That is why the Cityhawk flying car integrates an innovative Fancraft technology, based on dual enclosed, ducted rotors, which not only increase stability even during turbulence, but also decrease noise significantly, both inside the cabin and outside. The compact eVTOL also incorporates autonomous systems able to detect and avoid traffic, power lines and other urban structures, and it can safely operate at night and in all weather conditions.
Another benefit of its compact design is the ability to land on vertiports placed on building rooftops, which saves time and increases efficiency, especially in case of emergencies. Inside, it’s supposed to be as welcoming as a premium car, thanks to the comfortable seats, Wi-Fi and touchscreens.

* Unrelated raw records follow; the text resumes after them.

`config.mk`:
```
export PLATFORM = sky130hd
export DESIGN_NAME = data_transfer_instruction_unit
export DESIGN_NICKNAME = d
export VERILOG_FILES = /design/src/pkg/dtu_pkg.sv /design/src/hw/cpu_state_timer.sv /design/src/hw/cpu_reg_file.sv /design/src/hw/data_transfer_instruction_unit.sv
export SDC_FILE = /design/constraint.sdc
export NUM_CORES = 1
export LEC_CHECK = 0
export BUFFER_PORTS_ARGS = -buffer_cell sky130_fd_sc_hd__buf_2
export CORE_MARGIN = 2
export CORE_UTILIZATION = 55
export CTS_CLUSTER_SIZE = 40
export DETAILED_ROUTE_END_ITERATION = 10
export PLACE_DENSITY = 0.75
export SETUP_SLACK_MARGIN = 0.15
export SKIP_CTS_REPAIR_TIMING = 1
export SYNTH_ARGS = -nofsm -noshare
export SYNTH_HDL_FRONTEND = slang
export SYNTH_SLANG_ARGS = --single-unit
```
`constraint.sdc`:
```
create_clock -name i_clk_sys -period 3.1 [get_ports i_clk_sys]
set_input_delay 0.775 -clock i_clk_sys [delete_from_list [all_inputs] [get_ports i_clk_sys]]
set_output_delay 0.775 -clock i_clk_sys [all_outputs]
set_load 0.01 [all_outputs]
```
`src/pkg/dtu_pkg.sv`:
```
// Shared constants, types and encodings for the data transfer instruction unit
package dtu_pkg;

  ////////////////////////////////////////////////////////////////////////////
  // Timing
  localparam int unsigned CLK_PERIOD_NS = 25;
  // One CPU state is 0.20 us
  localparam int unsigned STATE_TIME_NS = 200;
  localparam int unsigned STATE_CLKS    = (STATE_TIME_NS + CLK_PERIOD_NS - 1) / CLK_PERIOD_NS;

  localparam int unsigned M1_BASE_STATES         = 4;
  localparam int unsigned MX_BASE_STATES         = 3;
  localparam int unsigned WAIT_STATES_PER_ACCESS = 2;
  localparam logic [2:0]  M1_STATES = 3'(M1_BASE_STATES + WAIT_STATES_PER_ACCESS);
  localparam logic [2:0]  MX_STATES = 3'(MX_BASE_STATES + WAIT_STATES_PER_ACCESS);

  ////////////////////////////////////////////////////////////////////////////
  // Register field encodings
  localparam logic [2:0] REG_B = 3'h0;
  localparam logic [2:0] REG_C = 3'h1;
  localparam logic [2:0] REG_D = 3'h2;
  localparam logic [2:0] REG_E = 3'h3;
  localparam logic [2:0] REG_H = 3'h4;
  localparam logic [2:0] REG_L = 3'h5;
  localparam logic [2:0] REG_M = 3'h6;
  localparam logic [2:0] REG_A = 3'h7;

  localparam logic [1:0] PAIR_BC = 2'h0;
  localparam logic [1:0] PAIR_DE = 2'h1;
  localparam logic [1:0] PAIR_HL = 2'h2;
  localparam logic [1:0] PAIR_SP = 2'h3;

  ////////////////////////////////////////////////////////////////////////////
  // Opcode patterns and field positions
  localparam logic [1:0] GRP_COPY     = 2'h1;
  localparam logic [1:0] GRP_LOW      = 2'h0;
  localparam logic [2:0] LOW_IMM_TAIL = 3'h6;
  localparam logic [3:0] LOW_PAIR_TAIL = 4'h1;
  localparam logic [7:0] OPC_HALT_SLOT          = 8'h76;
  localparam logic [7:0] OPC_ACC_DIRECT_LOAD    = 8'h3a;
  localparam logic [7:0] OPC_ACC_DIRECT_STORE   = 8'h32;
  localparam logic [7:0] OPC_HL_DIRECT_LOAD     = 8'h2a;
  localparam logic [7:0] OPC_HL_DIRECT_STORE    = 8'h22;

  localparam int unsigned GRP_MSB  = 7;
  localparam int unsigned GRP_LSB  = 6;
  localparam int unsigned DEST_MSB = 5;
  localparam int unsigned DEST_LSB = 3;
  localparam int unsigned SRC_MSB  = 2;
  localparam int unsigned SRC_LSB  = 0;
  localparam int unsigned PAIR_MSB = 5;
  localparam int unsigned PAIR_LSB = 4;

  ////////////////////////////////////////////////////////////////////////////
  // Reset values
  localparam logic [15:0] PC_RESET    = 16'h0000;
  localparam logic [15:0] SP_RESET    = 16'h0000;
  localparam logic [7:0]  REG_RESET   = 8'h00;
  localparam logic [4:0]  FLAGS_RESET = 5'h00;

  ////////////////////////////////////////////////////////////////////////////
  // Types
  typedef enum logic [4:0] {
    MC_FETCH = 5'b00001,
    MC_OPND1 = 5'b00010,
    MC_OPND2 = 5'b00100,
    MC_MEM1  = 5'b01000,
    MC_MEM2  = 5'b10000
  } mc_e;

  typedef struct packed {
    logic        rd;
    logic        wr;
    logic [15:0] addr;
    logic [7:0]  wdata;
  } mem_req_s;

endpackage

```
`src/hw/cpu_state_timer.sv`:
```
// Divider that marks the last clock of every CPU state
`timescale 1ns/1ps
`default_nettype none

module cpu_state_timer #(
  parameter int unsigned STATE_CLKS = dtu_pkg::STATE_CLKS
) (
  input  wire logic i_clk_sys,
  input  wire logic i_nrst,
  input  wire logic i_ce,
  output logic      o_tick
);

  localparam int unsigned CW   = (STATE_CLKS > 1) ? $clog2(STATE_CLKS) : 1;
  localparam logic [CW-1:0] LAST = CW'(STATE_CLKS - 1);

  logic [CW-1:0] cnt_reg;
  logic [CW-1:0] cnt_next;

  always_comb begin
    cnt_next = cnt_reg;
    if (i_ce) begin
      cnt_next = (cnt_reg == LAST) ? '0 : cnt_reg + 1'b1;
    end
  end

  always_ff @(posedge i_clk_sys) begin
    if (!i_nrst) begin
      cnt_reg <= '0;
    end else begin
      cnt_reg <= cnt_next;
    end
  end

  assign o_tick = i_ce && (cnt_reg == LAST);

endmodule

`default_nettype wire

```
`src/hw/cpu_reg_file.sv`:
```
// Eight-slot byte register file with two write ports
`timescale 1ns/1ps
`default_nettype none

module cpu_reg_file #(
  parameter int unsigned ENTRIES = 8
) (
  input  wire logic       i_clk_sys,
  input  wire logic       i_nrst,
  input  wire logic       i_ce,
  input  wire logic [2:0] i_rd_idx,
  input  wire logic       i_wa_en,
  input  wire logic [2:0] i_wa_idx,
  input  wire logic [7:0] i_wa_data,
  input  wire logic       i_wb_en,
  input  wire logic [2:0] i_wb_idx,
  input  wire logic [7:0] i_wb_data,
  output logic [7:0]      o_rd_data,
  output logic [7:0]      o_acc,
  output logic [7:0]      o_h,
  output logic [7:0]      o_l
);

  logic [7:0] regs_reg  [ENTRIES];
  logic [7:0] regs_next [ENTRIES];

  for (genvar i = 0; i < ENTRIES; i++) begin : g_entry
    always_comb begin
      regs_next[i] = regs_reg[i];
      if (i_wa_en && (i_wa_idx == 3'(i))) begin
        regs_next[i] = i_wa_data;
      end else if (i_wb_en && (i_wb_idx == 3'(i))) begin
        regs_next[i] = i_wb_data;
      end
    end

    always_ff @(posedge i_clk_sys) begin
      if (!i_nrst) begin
        regs_reg[i] <= dtu_pkg::REG_RESET;
      end else if (i_ce) begin
        regs_reg[i] <= regs_next[i];
      end
    end
  end

  assign o_rd_data = regs_reg[i_rd_idx];
  assign o_acc     = regs_reg[dtu_pkg::REG_A];
  assign o_h       = regs_reg[dtu_pkg::REG_H];
  assign o_l       = regs_reg[dtu_pkg::REG_L];

endmodule

`default_nettype wire

```
`src/hw/data_transfer_instruction_unit.sv`:
```
// Fetch, decode and machine cycle sequencing for the data transfer instructions
`timescale 1ns/1ps
`default_nettype none

// Overview of operation
// - One CPU state lasts 0.2 us, counted as clock cycles.
// - No data transfer instruction changes any of the five flags.
// - Register copy: source into destination, one machine cycle, 6 states.
// - Copy from memory at H/L into a register, two cycles, 11 states.
// - Copy a register to memory at H/L, opcode 01110sss, 11 states.
// - Immediate copy: byte 2 into register, opcode 00ddd110, 11 states.
// - Immediate copy to memory at H/L, three cycles, 16 states.
// - Pair load: byte 3 into high, byte 2 into low register, 16 states.
// - Direct accumulator load from address byte3:byte2, 21 states.
// - Direct accumulator store to address byte3:byte2, 21 states.
// - Direct H/L store: L to address, H to address plus one, 26 states.
// - Each memory access adds its wait states to the base states.
module data_transfer_instruction_unit #(
  parameter int unsigned  STATE_CLKS = dtu_pkg::STATE_CLKS,
  parameter logic [15:0]  PC_INIT    = dtu_pkg::PC_RESET
) (
  input  wire logic       i_clk_sys,
  input  wire logic       i_nrst,
  input  wire logic       i_ce,
  input  wire logic [7:0] i_mem_rdata,
  output var dtu_pkg::mem_req_s o_mem,
  output logic [15:0]     o_pc,
  output logic [15:0]     o_sp,
  output logic [4:0]      o_flags,
  output logic            o_instr_done,
  output logic [5:0]      o_instr_states,
  output logic            o_unsupported
);

  ////////////////////////////////////////////////////////////////////////////
  // State
  dtu_pkg::mc_e      mc_reg;
  dtu_pkg::mc_e      mc_next;
  dtu_pkg::mem_req_s mem_reg;
  dtu_pkg::mem_req_s mem_next;
  logic [7:0]        op_reg;
  logic [7:0]        op_next;
  logic [7:0]        byte2_reg;
  logic [7:0]        byte2_next;
  logic [15:0]       addr_reg;
  logic [15:0]       addr_next;
  logic [15:0]       pc_reg;
  logic [15:0]       pc_next;
  logic [15:0]       sp_reg;
  logic [15:0]       sp_next;
  logic [4:0]        flags_reg;
  logic [4:0]        flags_next;
  logic [2:0]        st_cnt_reg;
  logic [2:0]        st_cnt_next;
  logic [5:0]        ist_reg;
  logic [5:0]        ist_next;
  logic [5:0]        ist_out_reg;
  logic [5:0]        ist_out_next;
  logic              done_reg;
  logic              done_next;
  logic              unsup_reg;
  logic              unsup_next;
  logic              tick;
  logic [2:0]        mc_len;
  logic              cycle_end;
  logic              finish;
  logic [7:0]        op;
  logic [2:0]        rd_idx;
  logic [7:0]        rd_data;
  logic [7:0]        acc;
  logic [7:0]        reg_h;
  logic [7:0]        reg_l;
  logic [15:0]       hl;
  logic [15:0]       word;
  logic              wa_en;
  logic [2:0]        wa_idx;
  logic [7:0]        wa_data;
  logic              wb_en;
  logic [2:0]        wb_idx;
  logic [7:0]        wb_data;

  ////////////////////////////////////////////////////////////////////////////
  // Submodules
  cpu_state_timer #(
    .STATE_CLKS (STATE_CLKS)
  ) u_timer (
    .i_clk_sys (i_clk_sys),
    .i_nrst    (i_nrst),
    .i_ce      (i_ce),
    .o_tick    (tick)
  );
  cpu_reg_file #(
    .ENTRIES (8)
  ) u_regs (
    .i_clk_sys (i_clk_sys),
    .i_nrst    (i_nrst),
    .i_ce      (i_ce),
    .i_rd_idx  (rd_idx),
    .i_wa_en   (wa_en),
    .i_wa_idx  (wa_idx),
    .i_wa_data (wa_data),
    .i_wb_en   (wb_en),
    .i_wb_idx  (wb_idx),
    .i_wb_data (wb_data),
    .o_rd_data (rd_data),
    .o_acc     (acc),
    .o_h       (reg_h),
    .o_l       (reg_l)
  );

  assign hl   = {reg_h, reg_l};
  assign word = {i_mem_rdata, byte2_reg};
  // Opcode byte is still on the bus at the end of the fetch cycle
  assign op     = (mc_reg == dtu_pkg::MC_FETCH) ? i_mem_rdata : op_reg;
  assign rd_idx = op[dtu_pkg::SRC_MSB:dtu_pkg::SRC_LSB];

  ////////////////////////////////////////////////////////////////////////////
  // Machine cycle length
  always_comb begin
    mc_len = (mc_reg == dtu_pkg::MC_FETCH) ? dtu_pkg::M1_STATES : dtu_pkg::MX_STATES;
    cycle_end = tick && (st_cnt_reg == mc_len - 3'h1);
    st_cnt_next = st_cnt_reg;
    if (tick) begin
      st_cnt_next = cycle_end ? 3'h0 : st_cnt_reg + 3'h1;
    end
  end

  ////////////////////////////////////////////////////////////////////////////
  // Sequencer
  always_comb begin
    mc_next    = mc_reg;
    mem_next   = mem_reg;
    op_next    = op_reg;
    byte2_next = byte2_reg;
    addr_next  = addr_reg;
    pc_next    = pc_reg;
    sp_next    = sp_reg;
    flags_next = flags_reg;
    finish     = 1'b0;
    unsup_next = 1'b0;
    wa_en      = 1'b0;
    wa_idx     = op[dtu_pkg::DEST_MSB:dtu_pkg::DEST_LSB];
    wa_data    = rd_data;
    wb_en      = 1'b0;
    wb_idx     = dtu_pkg::REG_C;
    wb_data    = byte2_reg;
    if (cycle_end) begin
      mem_next.rd = 1'b0;
      mem_next.wr = 1'b0;
      case (mc_reg)
        dtu_pkg::MC_FETCH: begin
          op_next = op;
          pc_next = pc_reg + 16'h0001;
          if (op[dtu_pkg::GRP_MSB:dtu_pkg::GRP_LSB] == dtu_pkg::GRP_COPY && op != dtu_pkg::OPC_HALT_SLOT) begin
            if (op[dtu_pkg::SRC_MSB:dtu_pkg::SRC_LSB] == dtu_pkg::REG_M) begin
              mc_next      = dtu_pkg::MC_MEM1;
              mem_next.rd  = 1'b1;
              mem_next.addr = hl;
            end else if (op[dtu_pkg::DEST_MSB:dtu_pkg::DEST_LSB] == dtu_pkg::REG_M) begin
              mc_next        = dtu_pkg::MC_MEM1;
              mem_next.wr    = 1'b1;
              mem_next.addr  = hl;
              mem_next.wdata = rd_data;
            end else begin
              wa_en  = 1'b1;
              finish = 1'b1;
            end
          end else if ((op[dtu_pkg::GRP_MSB:dtu_pkg::GRP_LSB] == dtu_pkg::GRP_LOW &&
                        (op[dtu_pkg::SRC_MSB:dtu_pkg::SRC_LSB] == dtu_pkg::LOW_IMM_TAIL ||
                         op[3:0] == dtu_pkg::LOW_PAIR_TAIL)) ||
                       op == dtu_pkg::OPC_ACC_DIRECT_LOAD || op == dtu_pkg::OPC_ACC_DIRECT_STORE ||
                       op == dtu_pkg::OPC_HL_DIRECT_LOAD || op == dtu_pkg::OPC_HL_DIRECT_STORE) begin
            mc_next       = dtu_pkg::MC_OPND1;
            mem_next.rd   = 1'b1;
            mem_next.addr = pc_next;
          end else begin
            // Other groups belong to other units; this one retires them in one cycle
            unsup_next = 1'b1;
            finish     = 1'b1;
          end
        end
        dtu_pkg::MC_OPND1: begin
          byte2_next = i_mem_rdata;
          pc_next    = pc_reg + 16'h0001;
          if (op_reg[dtu_pkg::SRC_MSB:dtu_pkg::SRC_LSB] == dtu_pkg::LOW_IMM_TAIL &&
              op_reg[dtu_pkg::GRP_MSB:dtu_pkg::GRP_LSB] == dtu_pkg::GRP_LOW) begin
            if (op_reg[dtu_pkg::DEST_MSB:dtu_pkg::DEST_LSB] == dtu_pkg::REG_M) begin
              mc_next        = dtu_pkg::MC_MEM1;
              mem_next.wr    = 1'b1;
              mem_next.addr  = hl;
              mem_next.wdata = i_mem_rdata;
            end else begin
              wa_en   = 1'b1;
              wa_data = i_mem_rdata;
              finish  = 1'b1;
            end
          end else begin
            mc_next       = dtu_pkg::MC_OPND2;
            mem_next.rd   = 1'b1;
            mem_next.addr = pc_next;
          end
        end
        dtu_pkg::MC_OPND2: begin
          pc_next   = pc_reg + 16'h0001;
          addr_next = word;
          if (op_reg[3:0] == dtu_pkg::LOW_PAIR_TAIL) begin
            finish = 1'b1;
            if (op_reg[dtu_pkg::PAIR_MSB:dtu_pkg::PAIR_LSB] == dtu_pkg::PAIR_SP) begin
              sp_next = word;
            end else begin
              // Pair code doubles as the high register's field: B/C, D/E, H/L
              wa_en   = 1'b1;
              wa_idx  = {op_reg[dtu_pkg::PAIR_MSB:dtu_pkg::PAIR_LSB], 1'b0};
              wa_data = i_mem_rdata;
              wb_en   = 1'b1;
              wb_idx  = {op_reg[dtu_pkg::PAIR_MSB:dtu_pkg::PAIR_LSB], 1'b1};
            end
          end else begin
            mc_next       = dtu_pkg::MC_MEM1;
            mem_next.addr = word;
            if (op_reg == dtu_pkg::OPC_ACC_DIRECT_STORE) begin
              mem_next.wr    = 1'b1;
              mem_next.wdata = acc;
            end else if (op_reg == dtu_pkg::OPC_HL_DIRECT_STORE) begin
              mem_next.wr    = 1'b1;
              mem_next.wdata = reg_l;
            end else begin
              mem_next.rd = 1'b1;
            end
          end
        end
        dtu_pkg::MC_MEM1: begin
          if (op_reg == dtu_pkg::OPC_HL_DIRECT_LOAD || op_reg == dtu_pkg::OPC_HL_DIRECT_STORE) begin
            mc_next        = dtu_pkg::MC_MEM2;
            mem_next.rd    = (op_reg == dtu_pkg::OPC_HL_DIRECT_LOAD);
            mem_next.wr    = (op_reg == dtu_pkg::OPC_HL_DIRECT_STORE);
            mem_next.addr  = addr_reg + 16'h0001;
            mem_next.wdata = reg_h;
            wa_en          = (op_reg == dtu_pkg::OPC_HL_DIRECT_LOAD);
            wa_idx         = dtu_pkg::REG_L;
            wa_data        = i_mem_rdata;
          end else begin
            finish = 1'b1;
            if (op_reg == dtu_pkg::OPC_ACC_DIRECT_LOAD) begin
              wa_en   = 1'b1;
              wa_idx  = dtu_pkg::REG_A;
              wa_data = i_mem_rdata;
            end else if (op_reg[dtu_pkg::GRP_MSB:dtu_pkg::GRP_LSB] == dtu_pkg::GRP_COPY &&
                         op_reg[dtu_pkg::SRC_MSB:dtu_pkg::SRC_LSB] == dtu_pkg::REG_M) begin
              wa_en   = 1'b1;
              wa_data = i_mem_rdata;
            end
          end
        end
        dtu_pkg::MC_MEM2: begin
          finish = 1'b1;
          if (op_reg == dtu_pkg::OPC_HL_DIRECT_LOAD) begin
            wa_en   = 1'b1;
            wa_idx  = dtu_pkg::REG_H;
            wa_data = i_mem_rdata;
          end
        end
        default: begin
          finish = 1'b1;
        end
      endcase
      if (finish) begin
        mc_next       = dtu_pkg::MC_FETCH;
        mem_next.rd   = 1'b1;
        mem_next.addr = pc_next;
      end
    end
  end

  ////////////////////////////////////////////////////////////////////////////
  // Instruction state counter, reported with the completion pulse
  always_comb begin
    ist_next     = ist_reg + 6'(tick);
    ist_out_next = ist_out_reg;
    done_next    = 1'b0;
    if (finish) begin
      ist_next     = 6'h00;
      ist_out_next = ist_reg + 6'h01;
      done_next    = 1'b1;
    end
  end

  ////////////////////////////////////////////////////////////////////////////
  // Registers
  always_ff @(posedge i_clk_sys) begin
    if (!i_nrst) begin
      mc_reg      <= dtu_pkg::MC_FETCH;
      mem_reg     <= '{rd: 1'b1, wr: 1'b0, addr: PC_INIT, wdata: 8'h00};
      op_reg      <= 8'h00;
      byte2_reg   <= 8'h00;
      addr_reg    <= 16'h0000;
      pc_reg      <= PC_INIT;
      sp_reg      <= dtu_pkg::SP_RESET;
      flags_reg   <= dtu_pkg::FLAGS_RESET;
      st_cnt_reg  <= 3'h0;
      ist_reg     <= 6'h00;
      ist_out_reg <= 6'h00;
      done_reg    <= 1'b0;
      unsup_reg   <= 1'b0;
    end else if (i_ce) begin
      mc_reg      <= mc_next;
      mem_reg     <= mem_next;
      op_reg      <= op_next;
      byte2_reg   <= byte2_next;
      addr_reg    <= addr_next;
      pc_reg      <= pc_next;
      sp_reg      <= sp_next;
      flags_reg   <= flags_next;
      st_cnt_reg  <= st_cnt_next;
      ist_reg     <= ist_next;
      ist_out_reg <= ist_out_next;
      done_reg    <= done_next;
      unsup_reg   <= unsup_next;
    end
  end

  assign o_mem          = mem_reg;
  assign o_pc           = pc_reg;
  assign o_sp           = sp_reg;
  assign o_flags        = flags_reg;
  assign o_instr_done   = done_reg;
  assign o_instr_states = ist_out_reg;
  assign o_unsupported  = unsup_reg;

endmodule

`default_nettype wire

```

Earlier this year, Urban Aero has also partnered with California-based Hypoint, with the goal of adapting the fuel cell technology for CityHawk, which is designed to be powered by hydrogen. The first flight tests were successfully conducted a couple of months ago.
The aerospace company’s next goal is to raise $100 million, in order to further develop the hydrogen-fueled Fancraft technology. The start looks promising with the first $10 million coming from private investors in the U.S., Brazil and Israel.
Plus, a local Israeli charitable organization for rescue flights, has placed the first pre-order for the Cityhawk eVTOL, to be used as an ambulance.